Nevertheless, the non-specific nature of cargo
delivery by liposomes can be a limitation. For
example, it can be difficult to deliver drugs via
liposomes to targeted cells without any toxicity. In
2010, researchers established a liposome system based
on aptamers for targeted drug delivery, which allows
for the precise delivery of drugs to targeted cells while
reducing the impact on normal cells. In this approach,
sgc8 aptamers were used to enable the delivery of
liposomes to target cells by specifically recognizing
and binding to proteins on the surface of the target
cell membrane. The use of aptamer modification
allowed for greatly effective drug delivery. Recently,
functional NAs have been packaged into liposomes
for cancer therapy. Researchers established an
aptamer-based liposome platform for the delivery of
miRNAs. The platform was modified with EpCAM
aptamers, demonstrating high effective internaliza-
tion efficacy and inhibiting tumor growth (Figure 4A).
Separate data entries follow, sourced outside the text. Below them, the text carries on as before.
==> src/core/icl_ctrl.sv <==
// interlock teach-in sequencing, safety outputs, diagnostics and leds
// Overview of operation
// - teach start: power off, fault on, 1 Hz
// - after 10 s, 3 Hz bursts ask power-off
// - no power-off in 5 min: abort, code 5
// - learned code activates on next detection
// - single variant pairs once, refuses reteach
// - multi variant reteaches, new code replaces old
// - multi variant: ten minute output inhibit
// - power led blinks through inhibit and detection
// - power loss restarts the inhibit from zero
// - unlock turns both outputs off at once
// - lock with actuator present re-enables outputs
// - warning drops main diagnostic, outputs stay on
// - warning held 30 minutes shuts outputs off
// - shutdown clears by door reopen or power cycle
// - internal faults disable outputs immediately
// - control input faults reported, a and b differing also unlocks
// - warning clears when its cause disappears
// - power, status and fault indicators driven
// - fault codes one to seven as pulse counts
//
// Design decisions made here: the strobed register port and the placing of the registers.
`timescale 1ns/10ps
`include "icl_defines.svh"
module icl_ctrl import icl_pkg::*; #(
  parameter int unsigned TICK_CYCLES = `ICL_TICK_CYCLES,
  parameter int unsigned HOLD_TICKS = `ICL_TEACH_HOLD_TICKS,
  parameter int unsigned PWR_OFF_TICKS = `ICL_PWR_OFF_TICKS,
  parameter int unsigned INHIBIT_TICKS = `ICL_INHIBIT_TICKS,
  parameter int unsigned WARN_TICKS = `ICL_WARN_TICKS
) (
  input wire logic core_clk_i, // 25 MHz clock
  input wire logic nrst_i, // async reset, active low
  input wire logic [1:0] reg_addr_i, // register address
  input wire logic [31:0] reg_wdata_i, // write data
  input wire logic reg_wr_i, // write strobe
  input wire logic reg_rd_i, // read strobe
  output logic [31:0] reg_rdata_o, // read data, cycle after strobe
  input wire logic ctrl_in_a_i, // lock command channel a
  input wire logic ctrl_in_b_i, // lock command channel b
  input wire logic ctrl_in_c_i, // electronic release request
  input wire logic single_teach_variant_i, // one-time pairing build
  input wire logic multi_teach_variant_i, // reteachable build
  input wire logic act_present_i, // actuator in detection range
  input wire logic act_known_i, // actuator code equals stored code
  input wire logic det_fault_i, // actuator detection fault
  input wire logic ch_a_fault_i, // output channel a fault
  input wire logic ch_b_fault_i, // output channel b fault
  input wire logic xshort_i, // cross-short between outputs
  input wire logic overtemp_i, // internal temperature too high
  input wire logic internal_fault_i, // fault compromising safe function
  input wire logic nv_teach_pend_i, // stored: code learned, not active
  input wire logic nv_inhibit_pend_i, // stored: inhibit was running
  input wire logic nv_paired_i, // stored: single variant paired
  output logic nv_teach_pend_o, // store learned-code pending flag
  output logic nv_inhibit_pend_o, // store inhibit-running flag
  output logic nv_paired_o, // store permanent pairing
  output logic code_learn_o, // pulse: latch the present code
  output logic code_commit_o, // pulse: activate learned code
  output logic safety_out_a_o, // safety output channel a
  output logic safety_out_b_o, // safety output channel b
  output logic diag_status_first_o, // diagnostic output 1
  output logic diag_status_second_o, // diagnostic output 2
  output logic led_power_o, // green indicator
  output logic led_status_o, // yellow indicator
  output logic led_fault_o // red indicator
);
  // ***********************************************
  // reset release and shared plumbing
  // ***********************************************
  logic rst_q1, rst_n;
  always_ff @(posedge core_clk_i or negedge nrst_i) begin
    if (!nrst_i) begin
      rst_q1 <= 1'b0;
      rst_n <= 1'b0;
    end else begin
      rst_q1 <= 1'b1;
      rst_n <= rst_q1;
    end
  end

  icl_core_if cif ();
  icl_timebase #(.TICK_CYCLES(TICK_CYCLES)) u_tb (
    .clk_i(core_clk_i),
    .rst_n_i(rst_n),
    .bus(cif.tb)
  );
  icl_sync u_sync (
    .clk_i(core_clk_i),
    .rst_n_i(rst_n),
    .bus(cif.sy)
  );
  assign cif.raw = {ctrl_in_a_i, ctrl_in_b_i, ctrl_in_c_i, single_teach_variant_i,
                    multi_teach_variant_i, act_present_i, act_known_i, det_fault_i,
                    ch_a_fault_i, ch_b_fault_i, xshort_i, overtemp_i, internal_fault_i};
  logic in_a, in_b, in_c, var_single, var_multi, present, known;
  logic det_f, cha_f, chb_f, xs_f, temp_f, int_f;
  assign {in_a, in_b, in_c, var_single, var_multi, present, known,
          det_f, cha_f, chb_f, xs_f, temp_f, int_f} = cif.ins;
  wire tick = cif.tick;

  // ***********************************************
  // register port
  // ***********************************************
  logic teach_en;
  icl_state_e state;
  icl_code_t code;
  logic warn, shut, safe_on;
  always_ff @(posedge core_clk_i or negedge rst_n) begin
    if (!rst_n) begin
      teach_en <= `ICL_CTRL_RESET;
    end else if (reg_wr_i && reg_addr_i == `ICL_REG_CTRL) begin
      teach_en <= reg_wdata_i[0];
    end
  end
  always_ff @(posedge core_clk_i or negedge rst_n) begin
    if (!rst_n) begin
      reg_rdata_o <= 32'h0;
    end else if (reg_rd_i && reg_addr_i == `ICL_REG_CTRL) begin
      reg_rdata_o <= {31'h0, teach_en};
    end else if (reg_rd_i && reg_addr_i == `ICL_REG_STATUS) begin
      reg_rdata_o <= {21'h0, safe_on, shut, warn, 1'h0, code, 1'h0, state};
    end else begin
      reg_rdata_o <= 32'h0;
    end
  end

  // ***********************************************
  // actuator arrival edge detection
  // ***********************************************
  logic boot_done, first_det;
  logic present_q;
  always_ff @(posedge core_clk_i or negedge rst_n) begin
    if (!rst_n) begin
      present_q <= 1'b0;
    end else begin
      present_q <= present;
    end
  end
  wire arrive = present & ~present_q;

  // ***********************************************
  // teach sequencer
  // ***********************************************
  logic [`ICL_TMR_W-1:0] tmr;
  logic act_fault;
  wire can_teach = teach_en & ~known & (var_multi | (var_single & ~nv_paired_o));
  always_ff @(posedge core_clk_i or negedge rst_n) begin
    if (!rst_n) begin
      state <= ICL_BOOT;
      tmr <= '0;
      first_det <= 1'b1;
      boot_done <= 1'b0;
      nv_teach_pend_o <= 1'b0;
      nv_inhibit_pend_o <= 1'b0;
      nv_paired_o <= 1'b0;
      code_learn_o <= 1'b0;
      code_commit_o <= 1'b0;
      act_fault <= 1'b0;
    end else begin
      code_learn_o <= 1'b0;
      code_commit_o <= 1'b0;
      if (tick) begin
        tmr <= tmr + `ICL_TMR_W'(1);
      end
      if (arrive) begin
        first_det <= 1'b0;
      end
      case (state)
        ICL_BOOT: begin
          boot_done <= 1'b1;
          if (boot_done) begin
            nv_teach_pend_o <= nv_teach_pend_i;
            nv_inhibit_pend_o <= nv_inhibit_pend_i;
            nv_paired_o <= nv_paired_i;
            tmr <= '0;
            if (nv_teach_pend_i) begin
              state <= ICL_ACTIVATE;
            end else if (nv_inhibit_pend_i) begin
              state <= ICL_INHIBIT;
            end else begin
              state <= ICL_RUN;
            end
          end
        end
        ICL_RUN: begin
          tmr <= '0;
          if (arrive && first_det && can_teach) begin
            state <= ICL_TEACH;
          end
        end
        ICL_TEACH: begin
          if (!present) begin
            state <= ICL_RUN;
          end else if (tmr >= `ICL_TMR_W'(HOLD_TICKS)) begin
            tmr <= '0;
            code_learn_o <= 1'b1;
            nv_teach_pend_o <= 1'b1;
            state <= ICL_TEACH_REQ;
          end
        end
        ICL_TEACH_REQ: begin
          if (tmr >= `ICL_TMR_W'(PWR_OFF_TICKS)) begin
            nv_teach_pend_o <= 1'b0;
            act_fault <= 1'b1;
            state <= ICL_ABORT;
          end
        end
        ICL_ABORT: begin
          state <= ICL_ABORT;
        end
        ICL_ACTIVATE: begin
          if (present) begin
            code_commit_o <= 1'b1;
            nv_teach_pend_o <= 1'b0;
            tmr <= '0;
            if (var_multi) begin
              nv_inhibit_pend_o <= 1'b1;
              state <= ICL_INHIBIT;
            end else begin
              nv_paired_o <= 1'b1;
              state <= ICL_RUN;
            end
          end
        end
        ICL_INHIBIT: begin
          if (tmr >= `ICL_TMR_W'(INHIBIT_TICKS) && present) begin
            nv_inhibit_pend_o <= 1'b0;
            state <= ICL_RUN;
          end
        end
        default: begin
          state <= ICL_BOOT;
        end
      endcase
    end
  end

  // ***********************************************
  // lock command and fault handling
  // ***********************************************
  logic locked, door_opened;
  logic [`ICL_TMR_W-1:0] wtmr;
  wire lock_cmd = in_a & in_b;
  wire ctrl_bad = in_a ^ in_b;
  wire noncrit = cha_f | chb_f | xs_f | temp_f;
  wire crit = int_f | det_f | act_fault;
  always_ff @(posedge core_clk_i or negedge rst_n) begin
    if (!rst_n) begin
      locked <= 1'b0;
    end else if (!lock_cmd || in_c) begin
      locked <= 1'b0;
    end else if (present) begin
      locked <= 1'b1;
    end
  end
  always_ff @(posedge core_clk_i or negedge rst_n) begin
    if (!rst_n) begin
      warn <= 1'b0;
      wtmr <= '0;
    end else if (!noncrit) begin
      warn <= 1'b0;
      wtmr <= '0;
    end else begin
      if (safe_on) begin
        warn <= 1'b1;
      end
      if (warn && tick && wtmr < `ICL_TMR_W'(WARN_TICKS)) begin
        wtmr <= wtmr + `ICL_TMR_W'(1);
      end
    end
  end
  always_ff @(posedge core_clk_i or negedge rst_n) begin
    if (!rst_n) begin
      shut <= 1'b0;
      door_opened <= 1'b0;
    end else if (warn && wtmr >= `ICL_TMR_W'(WARN_TICKS)) begin
      shut <= 1'b1;
      door_opened <= 1'b0;
    end else if (shut) begin
      if (!present) begin
        door_opened <= 1'b1;
      end else if (door_opened && !noncrit) begin
        shut <= 1'b0;
        door_opened <= 1'b0;
      end
    end
  end
  // ctrl_bad feeds only the fault code, never the enable
  wire next_safe = (state == ICL_RUN) & locked & present & known & ~shut & ~crit;
  always_ff @(posedge core_clk_i or negedge rst_n) begin
    if (!rst_n) begin
      safe_on <= 1'b0;
      safety_out_a_o <= 1'b0;
      safety_out_b_o <= 1'b0;
    end else begin
      safe_on <= next_safe;
      safety_out_a_o <= next_safe;
      safety_out_b_o <= next_safe;
    end
  end

  // ***********************************************
  // fault code selection
  // ***********************************************
  always_comb begin
    code = 3'h0;
    if (det_f) code = 3'h7;
    if (ctrl_bad) code = 3'h6;
    if (act_fault) code = 3'h5;
    if (temp_f) code = 3'h4;
    if (xs_f || (cha_f && chb_f)) code = 3'h3;
    else if (chb_f) code = 3'h2;
    else if (cha_f) code = 3'h1;
  end

  // ***********************************************
  // blink phases and flash-code generator
  // ***********************************************
  logic [10:0] ph_slow, ph_fast, ph_fl;
  logic [2:0] fl_cnt;
  logic fl_gap;
  always_ff @(posedge core_clk_i or negedge rst_n) begin
    if (!rst_n) begin
      ph_slow <= 11'h0;
      ph_fast <= 11'h0;
    end else if (tick) begin
      ph_slow <= (ph_slow == `ICL_SLOW_PERIOD - 11'h1) ? 11'h0 : ph_slow + 11'h1;
      ph_fast <= (ph_fast == `ICL_FAST_PERIOD - 11'h1) ? 11'h0 : ph_fast + 11'h1;
    end
  end
  wire slow_on = ph_slow < `ICL_SLOW_ON;
  wire fast_on = ph_fast < `ICL_FAST_ON;
  always_ff @(posedge core_clk_i or negedge rst_n) begin
    if (!rst_n) begin
      ph_fl <= 11'h0;
      fl_cnt <= 3'h0;
      fl_gap <= 1'b1;
    end else if (tick) begin
      ph_fl <= ph_fl + 11'h1;
      if (fl_gap) begin
        if (ph_fl >= `ICL_FLASH_GAP - 11'h1) begin
          ph_fl <= 11'h0;
          fl_cnt <= 3'h0;
          fl_gap <= (code == 3'h0);
        end
      end else if (ph_fl >= (`ICL_FLASH_HALF << 1) - 11'h1) begin
        ph_fl <= 11'h0;
        fl_cnt <= fl_cnt + 3'h1;
        if (fl_cnt + 3'h1 >= code) begin
          fl_gap <= 1'b1;
        end
      end
    end
  end
  wire flash = ~fl_gap & (ph_fl < `ICL_FLASH_HALF);

  // ***********************************************
  // indicators and diagnostic outputs
  // ***********************************************
  always_ff @(posedge core_clk_i or negedge rst_n) begin
    if (!rst_n) begin
      led_power_o <= 1'b0;
      led_status_o <= 1'b0;
      led_fault_o <= 1'b0;
      diag_status_first_o <= 1'b0;
      diag_status_second_o <= 1'b0;
    end else begin
      case (state)
        ICL_TEACH: begin
          led_power_o <= 1'b0;
          led_fault_o <= 1'b1;
          led_status_o <= slow_on;
        end
        ICL_TEACH_REQ: begin
          led_power_o <= 1'b0;
          led_fault_o <= 1'b1;
          led_status_o <= fast_on;
        end
        ICL_INHIBIT: begin
          led_power_o <= slow_on;
          led_fault_o <= 1'b0;
          led_status_o <= 1'b0;
        end
        default: begin
          led_power_o <= 1'b1;
          led_fault_o <= int_f | flash;
          led_status_o <= safe_on | (locked & slow_on);
        end
      endcase
      // these are status only, never safety decisions
      diag_status_first_o <= (safe_on | shut) & (state == ICL_RUN);
      diag_status_second_o <= (state == ICL_INHIBIT) |
                              (safe_on & ~warn & ~shut & ~crit);
    end
  end
endmodule : icl_ctrl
The synthesis of liposome-aptamer was accomplished
using the thin film hydration method. Subsequently,
miRNA was loaded into the nanoparticles, specifically
the EpCAM Apt-HSPC/DOTAP/Chol/DSPE-
PEG2000-COOH (ANPs), through the self-assembly
method. The results demonstrated that the liposomes
synthesized exhibited a round appearance and
dispersibility (Figure 4B). Furthermore, targeted
delivery of the ANPs to colon cancer cells expressing
EpCAM on HCT116 cells, Hela cells, and HCT8 cells
was developed. It was observed that a stronger
fluorescent signal was detected in HCT116 cells and
HCT8 cells compared to HeLa cells, indicating the
selective delivery of MANPs (Figure 4D) [121]. As
shown in Figure 4D, they observed the signal of
DiR-ANPs in tumor tissues at 24 h. Furthermore, the
signal of DiR-ANP stayed in the tumor for 2 days after
the intravenous injection, while no signal was
observed in the other groups. These nanoplatforms
have the potential to perform as effective carriers to
increase targeted therapeutic abilities. In addition to
traditional chemical liposomes, mimetic liposomes
made by extruding or secreting cells can also be
prepared with aptamers for use in therapeutics. A
delivery platform was developed with drugs,
aptamers, and liposomes for cancer therapy. The
biomimetic liposomes, derived from cells, were used
to encapsulate and release drugs to cells through
membrane fusion. This delivery platform effectively
encapsulates and delivers a drug to the photodynamic
and photothermal therapy [121-124].
Aptamer-based liposomes have the potential to
release CRISPR/Cas9 complexes into specific cells for
gene editing. For instance, researchers developed a
liposome-CRISPR/Cas9 system based on aptamers
for the delivery of sgRNA to permit the therapeutic
application of the Cas9/sgRNA vector. This platform
comprises an aptamer that binds to prostate cancer
cells, which was able to decrease the expression of
mRNA by approximately 60% in vitro, demonstrating
significant cell-type binding ability. In addition, in
vivo studies showed that gene silencing improved a
noticeable deterioration of prostate cancer, providing
future promise for the synthesis of aptamer liposome
platforms for CRISPR/Cas9 delivery. Another study
used an aptamer-modified lipopolymer to regulate
the VEGFA gene in osteosarcoma. The aptamer LC09,
which targets osteosarcoma, was applied to
lipopolymer-containing CRISPR/Cas9 plasmids.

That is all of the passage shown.